▶ **Data section**

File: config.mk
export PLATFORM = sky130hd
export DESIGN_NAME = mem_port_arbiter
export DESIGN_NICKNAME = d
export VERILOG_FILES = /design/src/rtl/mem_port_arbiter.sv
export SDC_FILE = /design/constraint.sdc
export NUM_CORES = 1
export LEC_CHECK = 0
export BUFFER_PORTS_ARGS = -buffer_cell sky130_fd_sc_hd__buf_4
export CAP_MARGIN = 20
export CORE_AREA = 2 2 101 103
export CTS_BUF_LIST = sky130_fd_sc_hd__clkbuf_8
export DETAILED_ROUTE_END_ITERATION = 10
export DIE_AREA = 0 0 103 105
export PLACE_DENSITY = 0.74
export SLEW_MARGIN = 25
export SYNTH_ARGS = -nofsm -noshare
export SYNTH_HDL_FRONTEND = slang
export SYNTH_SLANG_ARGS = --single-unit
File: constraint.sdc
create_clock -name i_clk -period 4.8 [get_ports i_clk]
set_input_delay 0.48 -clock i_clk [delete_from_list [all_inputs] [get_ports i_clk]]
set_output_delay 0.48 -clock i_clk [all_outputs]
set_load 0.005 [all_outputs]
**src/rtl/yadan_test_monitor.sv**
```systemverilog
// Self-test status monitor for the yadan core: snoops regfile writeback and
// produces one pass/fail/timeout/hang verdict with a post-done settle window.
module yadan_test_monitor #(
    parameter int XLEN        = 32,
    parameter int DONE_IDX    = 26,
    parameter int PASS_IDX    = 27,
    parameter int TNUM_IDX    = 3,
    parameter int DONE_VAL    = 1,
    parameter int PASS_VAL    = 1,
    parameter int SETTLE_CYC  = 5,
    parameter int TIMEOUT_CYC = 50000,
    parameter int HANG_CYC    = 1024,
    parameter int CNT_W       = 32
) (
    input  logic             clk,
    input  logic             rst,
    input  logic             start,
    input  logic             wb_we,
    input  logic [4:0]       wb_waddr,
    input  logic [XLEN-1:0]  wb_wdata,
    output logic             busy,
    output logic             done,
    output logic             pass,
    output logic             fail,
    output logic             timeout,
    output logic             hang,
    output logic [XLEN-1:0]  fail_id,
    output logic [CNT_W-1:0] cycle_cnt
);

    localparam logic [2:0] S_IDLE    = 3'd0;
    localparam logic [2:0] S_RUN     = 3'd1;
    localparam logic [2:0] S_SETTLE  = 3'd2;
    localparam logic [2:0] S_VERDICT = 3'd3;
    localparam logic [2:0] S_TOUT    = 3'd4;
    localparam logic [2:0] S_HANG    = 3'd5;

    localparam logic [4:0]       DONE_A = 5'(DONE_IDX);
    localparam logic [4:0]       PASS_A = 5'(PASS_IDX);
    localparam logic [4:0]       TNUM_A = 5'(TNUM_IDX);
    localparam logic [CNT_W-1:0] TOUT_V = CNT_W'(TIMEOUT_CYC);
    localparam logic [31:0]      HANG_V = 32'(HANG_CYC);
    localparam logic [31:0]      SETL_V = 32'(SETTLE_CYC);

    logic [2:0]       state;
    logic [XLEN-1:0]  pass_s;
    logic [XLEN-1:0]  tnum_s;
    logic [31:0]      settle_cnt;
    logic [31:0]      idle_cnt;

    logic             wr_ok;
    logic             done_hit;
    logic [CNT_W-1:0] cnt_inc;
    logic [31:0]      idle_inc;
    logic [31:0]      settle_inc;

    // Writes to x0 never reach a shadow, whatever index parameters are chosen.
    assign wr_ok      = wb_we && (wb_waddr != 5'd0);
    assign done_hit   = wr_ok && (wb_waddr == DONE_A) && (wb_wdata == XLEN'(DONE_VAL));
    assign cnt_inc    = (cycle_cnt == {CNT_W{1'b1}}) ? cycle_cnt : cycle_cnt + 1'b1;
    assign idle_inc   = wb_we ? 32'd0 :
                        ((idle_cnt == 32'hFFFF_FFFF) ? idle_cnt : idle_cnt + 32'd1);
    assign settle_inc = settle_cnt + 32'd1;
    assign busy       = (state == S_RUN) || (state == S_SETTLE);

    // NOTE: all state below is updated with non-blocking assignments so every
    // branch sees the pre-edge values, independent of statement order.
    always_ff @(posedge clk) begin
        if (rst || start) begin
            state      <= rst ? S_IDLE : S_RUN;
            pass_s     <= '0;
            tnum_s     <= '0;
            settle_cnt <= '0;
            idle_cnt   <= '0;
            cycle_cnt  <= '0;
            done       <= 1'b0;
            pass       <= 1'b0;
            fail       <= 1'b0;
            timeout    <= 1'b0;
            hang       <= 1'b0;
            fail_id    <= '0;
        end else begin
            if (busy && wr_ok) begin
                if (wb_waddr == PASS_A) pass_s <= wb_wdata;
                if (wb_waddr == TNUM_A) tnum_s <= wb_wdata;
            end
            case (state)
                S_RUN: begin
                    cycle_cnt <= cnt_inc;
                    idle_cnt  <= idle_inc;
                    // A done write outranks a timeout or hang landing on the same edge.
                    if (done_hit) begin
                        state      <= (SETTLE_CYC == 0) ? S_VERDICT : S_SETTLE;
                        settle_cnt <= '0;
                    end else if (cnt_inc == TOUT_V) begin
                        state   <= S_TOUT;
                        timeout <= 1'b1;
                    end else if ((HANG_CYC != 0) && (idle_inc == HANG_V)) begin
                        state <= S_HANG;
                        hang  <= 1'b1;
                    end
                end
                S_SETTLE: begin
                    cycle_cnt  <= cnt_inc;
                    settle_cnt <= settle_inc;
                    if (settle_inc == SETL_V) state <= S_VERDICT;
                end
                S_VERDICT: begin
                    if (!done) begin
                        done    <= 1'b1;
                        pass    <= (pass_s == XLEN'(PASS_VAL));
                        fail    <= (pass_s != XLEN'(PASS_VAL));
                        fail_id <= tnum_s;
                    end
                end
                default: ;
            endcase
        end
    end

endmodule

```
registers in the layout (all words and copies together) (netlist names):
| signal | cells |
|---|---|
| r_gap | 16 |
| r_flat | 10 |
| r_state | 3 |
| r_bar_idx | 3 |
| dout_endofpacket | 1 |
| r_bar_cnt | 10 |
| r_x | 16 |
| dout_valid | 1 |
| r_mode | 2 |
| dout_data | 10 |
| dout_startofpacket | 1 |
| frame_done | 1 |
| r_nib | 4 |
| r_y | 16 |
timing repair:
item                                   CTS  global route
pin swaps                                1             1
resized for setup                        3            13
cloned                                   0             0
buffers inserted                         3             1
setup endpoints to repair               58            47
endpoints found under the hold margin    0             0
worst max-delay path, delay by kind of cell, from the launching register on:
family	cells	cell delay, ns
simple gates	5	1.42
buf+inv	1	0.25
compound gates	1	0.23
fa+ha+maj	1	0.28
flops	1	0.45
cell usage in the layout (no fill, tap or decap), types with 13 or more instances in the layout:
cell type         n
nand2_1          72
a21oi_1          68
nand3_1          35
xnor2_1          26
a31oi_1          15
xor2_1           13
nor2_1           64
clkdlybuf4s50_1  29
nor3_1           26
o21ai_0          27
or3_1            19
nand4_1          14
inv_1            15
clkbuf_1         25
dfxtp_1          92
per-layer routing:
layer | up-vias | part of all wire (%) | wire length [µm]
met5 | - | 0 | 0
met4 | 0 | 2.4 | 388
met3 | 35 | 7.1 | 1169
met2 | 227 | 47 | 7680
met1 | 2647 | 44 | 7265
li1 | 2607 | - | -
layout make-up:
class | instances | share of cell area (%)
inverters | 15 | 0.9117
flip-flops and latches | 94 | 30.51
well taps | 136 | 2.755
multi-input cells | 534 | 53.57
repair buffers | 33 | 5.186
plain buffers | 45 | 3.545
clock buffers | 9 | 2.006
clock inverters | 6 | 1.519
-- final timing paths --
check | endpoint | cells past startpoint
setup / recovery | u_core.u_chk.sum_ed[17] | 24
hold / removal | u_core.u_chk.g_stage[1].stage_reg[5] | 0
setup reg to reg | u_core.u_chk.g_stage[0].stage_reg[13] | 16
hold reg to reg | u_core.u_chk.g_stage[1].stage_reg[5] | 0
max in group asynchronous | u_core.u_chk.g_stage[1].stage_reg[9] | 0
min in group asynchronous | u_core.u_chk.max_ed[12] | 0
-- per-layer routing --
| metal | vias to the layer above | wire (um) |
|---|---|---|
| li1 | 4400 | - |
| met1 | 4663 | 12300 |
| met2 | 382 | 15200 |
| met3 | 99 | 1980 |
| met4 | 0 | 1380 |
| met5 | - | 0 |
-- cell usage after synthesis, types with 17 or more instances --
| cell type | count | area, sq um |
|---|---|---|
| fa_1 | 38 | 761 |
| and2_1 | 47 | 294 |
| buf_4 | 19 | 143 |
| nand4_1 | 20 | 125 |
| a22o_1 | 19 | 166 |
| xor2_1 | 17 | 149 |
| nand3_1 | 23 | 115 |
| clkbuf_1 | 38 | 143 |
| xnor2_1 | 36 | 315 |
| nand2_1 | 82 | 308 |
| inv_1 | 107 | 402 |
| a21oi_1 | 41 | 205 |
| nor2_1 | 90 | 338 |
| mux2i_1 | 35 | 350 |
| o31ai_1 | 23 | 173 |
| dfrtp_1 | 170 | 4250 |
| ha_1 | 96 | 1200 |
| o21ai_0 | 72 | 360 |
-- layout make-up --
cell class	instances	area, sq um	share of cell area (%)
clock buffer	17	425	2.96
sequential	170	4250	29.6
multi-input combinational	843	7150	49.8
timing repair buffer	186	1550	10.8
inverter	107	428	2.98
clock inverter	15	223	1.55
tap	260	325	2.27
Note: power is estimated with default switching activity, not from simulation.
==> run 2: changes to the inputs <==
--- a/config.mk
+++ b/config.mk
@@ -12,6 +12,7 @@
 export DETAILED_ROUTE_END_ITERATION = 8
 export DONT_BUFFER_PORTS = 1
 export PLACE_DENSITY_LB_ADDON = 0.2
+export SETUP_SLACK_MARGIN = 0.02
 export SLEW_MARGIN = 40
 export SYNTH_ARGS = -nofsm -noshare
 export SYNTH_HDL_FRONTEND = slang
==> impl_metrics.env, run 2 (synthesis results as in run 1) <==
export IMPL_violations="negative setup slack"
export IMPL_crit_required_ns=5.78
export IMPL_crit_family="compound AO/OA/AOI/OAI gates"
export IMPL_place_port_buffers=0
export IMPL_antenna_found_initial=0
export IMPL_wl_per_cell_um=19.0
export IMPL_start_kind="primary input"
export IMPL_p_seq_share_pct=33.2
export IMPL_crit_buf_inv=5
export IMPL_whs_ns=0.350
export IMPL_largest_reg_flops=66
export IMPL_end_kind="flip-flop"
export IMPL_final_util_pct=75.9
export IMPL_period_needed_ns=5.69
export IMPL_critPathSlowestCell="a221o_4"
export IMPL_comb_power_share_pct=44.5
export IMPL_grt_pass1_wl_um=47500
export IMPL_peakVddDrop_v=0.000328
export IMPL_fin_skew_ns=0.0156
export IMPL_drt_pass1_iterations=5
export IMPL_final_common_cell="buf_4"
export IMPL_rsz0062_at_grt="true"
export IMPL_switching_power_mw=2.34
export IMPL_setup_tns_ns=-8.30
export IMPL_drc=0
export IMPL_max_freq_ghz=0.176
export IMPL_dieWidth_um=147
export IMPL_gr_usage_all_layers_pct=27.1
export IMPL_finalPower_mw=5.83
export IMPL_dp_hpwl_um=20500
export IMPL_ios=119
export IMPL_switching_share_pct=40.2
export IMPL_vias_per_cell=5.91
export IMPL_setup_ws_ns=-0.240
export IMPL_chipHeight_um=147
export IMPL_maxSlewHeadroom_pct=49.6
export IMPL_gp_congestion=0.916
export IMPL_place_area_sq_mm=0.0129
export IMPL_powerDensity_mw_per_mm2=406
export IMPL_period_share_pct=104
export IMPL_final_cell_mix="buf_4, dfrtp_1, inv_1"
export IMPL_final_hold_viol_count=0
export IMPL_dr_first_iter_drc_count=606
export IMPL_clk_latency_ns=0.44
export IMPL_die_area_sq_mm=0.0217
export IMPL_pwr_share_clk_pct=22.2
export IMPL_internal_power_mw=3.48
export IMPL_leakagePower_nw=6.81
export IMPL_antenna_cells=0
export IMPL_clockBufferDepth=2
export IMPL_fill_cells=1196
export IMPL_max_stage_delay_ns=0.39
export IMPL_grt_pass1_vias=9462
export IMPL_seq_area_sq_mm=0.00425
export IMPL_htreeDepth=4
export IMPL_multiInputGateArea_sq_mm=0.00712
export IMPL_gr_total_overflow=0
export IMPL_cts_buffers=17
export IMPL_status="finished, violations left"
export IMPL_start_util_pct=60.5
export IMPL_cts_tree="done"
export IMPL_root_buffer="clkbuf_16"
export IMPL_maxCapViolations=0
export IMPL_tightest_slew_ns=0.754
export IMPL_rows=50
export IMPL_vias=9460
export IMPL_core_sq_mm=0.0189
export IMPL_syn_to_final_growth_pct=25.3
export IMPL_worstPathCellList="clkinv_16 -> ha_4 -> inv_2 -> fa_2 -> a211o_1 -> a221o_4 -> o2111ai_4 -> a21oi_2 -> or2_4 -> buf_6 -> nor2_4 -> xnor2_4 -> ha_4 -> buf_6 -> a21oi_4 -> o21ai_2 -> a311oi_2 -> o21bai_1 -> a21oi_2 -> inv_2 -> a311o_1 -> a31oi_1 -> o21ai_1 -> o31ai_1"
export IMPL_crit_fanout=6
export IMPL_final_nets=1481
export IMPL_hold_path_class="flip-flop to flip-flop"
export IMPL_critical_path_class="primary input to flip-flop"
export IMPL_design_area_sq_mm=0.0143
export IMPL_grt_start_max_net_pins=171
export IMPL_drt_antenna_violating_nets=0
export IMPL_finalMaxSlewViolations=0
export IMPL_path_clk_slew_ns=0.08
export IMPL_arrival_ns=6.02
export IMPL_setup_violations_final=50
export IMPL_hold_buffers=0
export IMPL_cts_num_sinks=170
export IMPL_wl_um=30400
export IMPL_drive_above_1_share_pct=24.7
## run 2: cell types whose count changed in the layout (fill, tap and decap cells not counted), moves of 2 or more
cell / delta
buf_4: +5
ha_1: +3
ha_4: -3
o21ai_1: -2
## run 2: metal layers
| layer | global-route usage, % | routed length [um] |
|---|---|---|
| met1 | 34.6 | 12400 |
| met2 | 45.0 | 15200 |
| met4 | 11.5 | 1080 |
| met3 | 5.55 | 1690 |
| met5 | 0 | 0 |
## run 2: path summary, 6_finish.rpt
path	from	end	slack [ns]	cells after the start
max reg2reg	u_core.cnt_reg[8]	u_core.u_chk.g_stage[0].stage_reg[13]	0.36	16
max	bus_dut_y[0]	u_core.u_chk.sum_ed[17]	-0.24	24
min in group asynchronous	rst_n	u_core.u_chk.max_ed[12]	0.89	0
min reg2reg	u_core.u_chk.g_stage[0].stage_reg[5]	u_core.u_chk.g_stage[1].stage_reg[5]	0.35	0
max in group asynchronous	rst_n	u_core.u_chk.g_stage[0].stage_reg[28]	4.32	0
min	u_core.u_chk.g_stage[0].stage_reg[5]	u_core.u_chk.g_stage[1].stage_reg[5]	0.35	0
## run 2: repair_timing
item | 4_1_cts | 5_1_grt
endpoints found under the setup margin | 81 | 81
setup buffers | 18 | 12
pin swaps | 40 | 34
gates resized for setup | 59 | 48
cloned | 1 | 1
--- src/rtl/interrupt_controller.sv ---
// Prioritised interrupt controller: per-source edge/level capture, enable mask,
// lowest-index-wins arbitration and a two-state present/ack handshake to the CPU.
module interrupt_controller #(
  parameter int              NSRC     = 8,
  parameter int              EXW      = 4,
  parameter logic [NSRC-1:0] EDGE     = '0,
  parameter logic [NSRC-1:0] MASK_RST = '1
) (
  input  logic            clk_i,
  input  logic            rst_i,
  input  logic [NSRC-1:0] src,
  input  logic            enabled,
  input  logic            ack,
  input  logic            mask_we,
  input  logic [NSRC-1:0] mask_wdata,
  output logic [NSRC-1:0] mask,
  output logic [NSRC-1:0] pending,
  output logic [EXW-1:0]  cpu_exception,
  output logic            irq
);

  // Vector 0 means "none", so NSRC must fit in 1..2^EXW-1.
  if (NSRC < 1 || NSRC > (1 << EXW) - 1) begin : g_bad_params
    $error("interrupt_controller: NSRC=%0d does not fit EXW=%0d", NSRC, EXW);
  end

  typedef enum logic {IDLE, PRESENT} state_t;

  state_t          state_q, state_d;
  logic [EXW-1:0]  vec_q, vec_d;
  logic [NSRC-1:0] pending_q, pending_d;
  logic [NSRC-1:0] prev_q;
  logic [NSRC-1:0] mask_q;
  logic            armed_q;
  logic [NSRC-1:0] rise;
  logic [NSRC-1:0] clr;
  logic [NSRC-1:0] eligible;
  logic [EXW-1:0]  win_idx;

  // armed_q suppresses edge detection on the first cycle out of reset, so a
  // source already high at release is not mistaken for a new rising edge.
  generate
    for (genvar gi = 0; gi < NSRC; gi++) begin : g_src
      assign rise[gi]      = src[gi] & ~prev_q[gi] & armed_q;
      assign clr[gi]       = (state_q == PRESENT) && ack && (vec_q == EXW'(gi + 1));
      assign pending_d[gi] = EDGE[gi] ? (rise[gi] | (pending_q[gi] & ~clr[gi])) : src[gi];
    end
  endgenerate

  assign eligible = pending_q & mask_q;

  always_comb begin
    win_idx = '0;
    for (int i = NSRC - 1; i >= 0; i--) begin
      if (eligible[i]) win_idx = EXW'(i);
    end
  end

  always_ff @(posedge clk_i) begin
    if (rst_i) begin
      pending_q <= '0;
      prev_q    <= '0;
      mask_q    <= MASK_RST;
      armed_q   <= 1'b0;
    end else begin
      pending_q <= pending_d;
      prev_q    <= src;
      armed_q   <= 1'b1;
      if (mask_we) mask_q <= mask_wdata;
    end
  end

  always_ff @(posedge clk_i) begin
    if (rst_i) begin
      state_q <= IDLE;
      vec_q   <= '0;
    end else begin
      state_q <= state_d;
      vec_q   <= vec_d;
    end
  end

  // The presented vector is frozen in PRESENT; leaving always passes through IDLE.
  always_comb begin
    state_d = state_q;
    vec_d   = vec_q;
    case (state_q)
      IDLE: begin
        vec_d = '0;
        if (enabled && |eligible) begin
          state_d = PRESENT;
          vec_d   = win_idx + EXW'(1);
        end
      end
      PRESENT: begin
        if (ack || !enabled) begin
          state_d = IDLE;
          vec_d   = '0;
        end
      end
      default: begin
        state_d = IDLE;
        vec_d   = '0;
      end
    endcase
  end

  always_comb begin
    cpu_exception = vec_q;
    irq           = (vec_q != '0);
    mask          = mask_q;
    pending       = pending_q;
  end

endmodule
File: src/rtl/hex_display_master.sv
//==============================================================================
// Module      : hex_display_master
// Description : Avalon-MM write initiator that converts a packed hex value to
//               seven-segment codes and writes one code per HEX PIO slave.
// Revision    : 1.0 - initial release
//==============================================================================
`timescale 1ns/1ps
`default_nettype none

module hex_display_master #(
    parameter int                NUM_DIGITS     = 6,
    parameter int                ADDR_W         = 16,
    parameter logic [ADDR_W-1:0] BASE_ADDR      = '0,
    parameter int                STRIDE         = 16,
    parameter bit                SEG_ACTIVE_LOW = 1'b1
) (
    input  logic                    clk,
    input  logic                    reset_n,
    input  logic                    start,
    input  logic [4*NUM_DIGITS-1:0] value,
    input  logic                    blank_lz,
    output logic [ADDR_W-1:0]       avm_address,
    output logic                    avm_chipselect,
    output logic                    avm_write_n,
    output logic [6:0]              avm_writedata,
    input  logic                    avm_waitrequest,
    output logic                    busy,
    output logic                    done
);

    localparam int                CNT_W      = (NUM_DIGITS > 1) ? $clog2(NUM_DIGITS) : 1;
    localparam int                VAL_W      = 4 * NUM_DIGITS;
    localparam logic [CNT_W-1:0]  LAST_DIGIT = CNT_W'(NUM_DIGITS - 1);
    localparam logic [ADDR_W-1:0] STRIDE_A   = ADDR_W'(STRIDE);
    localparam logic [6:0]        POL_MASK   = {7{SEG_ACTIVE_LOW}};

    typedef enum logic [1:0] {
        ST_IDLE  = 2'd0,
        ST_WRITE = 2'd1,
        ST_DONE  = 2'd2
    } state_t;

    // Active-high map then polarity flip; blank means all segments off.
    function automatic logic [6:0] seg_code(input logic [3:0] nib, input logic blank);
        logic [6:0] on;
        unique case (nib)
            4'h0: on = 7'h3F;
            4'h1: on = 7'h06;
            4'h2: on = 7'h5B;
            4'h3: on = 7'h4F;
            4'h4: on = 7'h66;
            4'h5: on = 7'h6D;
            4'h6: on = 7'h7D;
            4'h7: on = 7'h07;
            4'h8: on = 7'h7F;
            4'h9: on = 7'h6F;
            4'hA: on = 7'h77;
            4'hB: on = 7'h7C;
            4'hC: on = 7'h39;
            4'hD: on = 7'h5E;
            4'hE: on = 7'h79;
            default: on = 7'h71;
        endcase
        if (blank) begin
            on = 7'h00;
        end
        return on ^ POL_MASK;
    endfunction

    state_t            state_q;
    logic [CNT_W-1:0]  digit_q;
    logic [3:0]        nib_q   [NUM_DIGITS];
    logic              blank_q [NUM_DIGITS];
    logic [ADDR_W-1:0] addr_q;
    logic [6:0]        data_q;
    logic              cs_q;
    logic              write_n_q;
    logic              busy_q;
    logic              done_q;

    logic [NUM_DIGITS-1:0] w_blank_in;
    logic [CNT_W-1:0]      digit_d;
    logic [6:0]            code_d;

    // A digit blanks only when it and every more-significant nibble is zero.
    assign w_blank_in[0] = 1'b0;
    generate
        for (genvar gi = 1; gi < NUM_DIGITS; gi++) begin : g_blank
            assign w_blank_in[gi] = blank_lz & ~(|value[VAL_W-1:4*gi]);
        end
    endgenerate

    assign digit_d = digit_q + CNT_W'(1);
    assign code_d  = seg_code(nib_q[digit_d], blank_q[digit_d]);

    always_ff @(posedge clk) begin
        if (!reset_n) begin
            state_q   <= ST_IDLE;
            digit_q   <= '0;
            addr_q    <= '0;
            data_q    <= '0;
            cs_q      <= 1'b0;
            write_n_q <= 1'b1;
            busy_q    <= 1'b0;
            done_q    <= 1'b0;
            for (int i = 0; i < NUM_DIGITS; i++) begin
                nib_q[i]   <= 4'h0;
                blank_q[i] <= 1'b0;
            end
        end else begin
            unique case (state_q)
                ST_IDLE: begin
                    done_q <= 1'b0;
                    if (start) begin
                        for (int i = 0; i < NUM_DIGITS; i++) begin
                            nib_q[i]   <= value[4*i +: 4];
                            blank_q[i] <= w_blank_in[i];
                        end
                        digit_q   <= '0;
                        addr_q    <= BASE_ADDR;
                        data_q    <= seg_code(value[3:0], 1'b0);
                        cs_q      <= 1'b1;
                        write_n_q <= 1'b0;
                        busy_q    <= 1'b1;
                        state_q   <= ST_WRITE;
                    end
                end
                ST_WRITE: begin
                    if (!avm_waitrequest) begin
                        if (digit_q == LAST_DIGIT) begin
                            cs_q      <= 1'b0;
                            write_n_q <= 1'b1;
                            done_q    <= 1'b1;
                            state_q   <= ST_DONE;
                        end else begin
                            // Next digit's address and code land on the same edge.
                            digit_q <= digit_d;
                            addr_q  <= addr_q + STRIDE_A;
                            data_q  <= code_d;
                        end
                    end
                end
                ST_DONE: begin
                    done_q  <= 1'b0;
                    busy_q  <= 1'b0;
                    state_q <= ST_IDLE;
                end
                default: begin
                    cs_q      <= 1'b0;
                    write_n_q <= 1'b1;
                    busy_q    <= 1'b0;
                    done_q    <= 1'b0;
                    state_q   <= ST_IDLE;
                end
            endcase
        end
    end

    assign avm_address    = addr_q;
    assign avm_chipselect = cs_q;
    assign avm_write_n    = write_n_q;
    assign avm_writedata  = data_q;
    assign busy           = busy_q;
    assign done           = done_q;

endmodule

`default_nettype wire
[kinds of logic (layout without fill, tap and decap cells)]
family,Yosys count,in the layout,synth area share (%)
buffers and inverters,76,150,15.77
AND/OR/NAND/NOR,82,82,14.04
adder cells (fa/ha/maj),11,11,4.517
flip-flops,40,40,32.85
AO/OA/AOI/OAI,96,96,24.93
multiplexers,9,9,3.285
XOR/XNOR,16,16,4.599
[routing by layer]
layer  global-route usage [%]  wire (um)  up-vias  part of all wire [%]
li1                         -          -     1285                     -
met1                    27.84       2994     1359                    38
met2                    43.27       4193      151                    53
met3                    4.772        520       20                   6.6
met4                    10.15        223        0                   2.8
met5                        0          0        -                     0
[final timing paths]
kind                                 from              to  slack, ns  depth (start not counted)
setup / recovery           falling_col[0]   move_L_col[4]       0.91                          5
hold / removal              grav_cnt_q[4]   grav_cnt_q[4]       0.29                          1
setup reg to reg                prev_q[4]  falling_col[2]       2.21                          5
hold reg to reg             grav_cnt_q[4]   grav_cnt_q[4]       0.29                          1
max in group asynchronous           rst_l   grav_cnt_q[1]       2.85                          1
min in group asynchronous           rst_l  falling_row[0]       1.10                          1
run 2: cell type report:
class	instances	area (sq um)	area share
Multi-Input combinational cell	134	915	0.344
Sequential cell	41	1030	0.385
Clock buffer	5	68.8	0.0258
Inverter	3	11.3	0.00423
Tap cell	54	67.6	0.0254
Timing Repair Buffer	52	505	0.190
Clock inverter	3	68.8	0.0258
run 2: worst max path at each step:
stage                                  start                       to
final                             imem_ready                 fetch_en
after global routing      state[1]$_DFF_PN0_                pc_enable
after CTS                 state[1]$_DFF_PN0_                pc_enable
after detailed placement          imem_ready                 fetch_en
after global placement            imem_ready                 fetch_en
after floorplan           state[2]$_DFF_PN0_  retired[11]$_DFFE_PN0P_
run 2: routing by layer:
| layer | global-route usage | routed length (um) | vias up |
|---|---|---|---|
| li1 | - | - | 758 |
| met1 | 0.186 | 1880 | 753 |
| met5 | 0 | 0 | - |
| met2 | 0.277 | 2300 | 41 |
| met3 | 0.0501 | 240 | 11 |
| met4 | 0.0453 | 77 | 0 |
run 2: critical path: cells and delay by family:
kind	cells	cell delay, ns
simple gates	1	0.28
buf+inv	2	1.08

▶ **Task description**
If a line in the listing holds the word "global", copy it out.

▶ **Solution**
item                                   CTS  global route
| layer | global-route usage, % | routed length [um] |
layer  global-route usage [%]  wire (um)  up-vias  part of all wire [%]
after global routing      state[1]$_DFF_PN0_                pc_enable
after global placement            imem_ready                 fetch_en
| layer | global-route usage | routed length (um) | vias up |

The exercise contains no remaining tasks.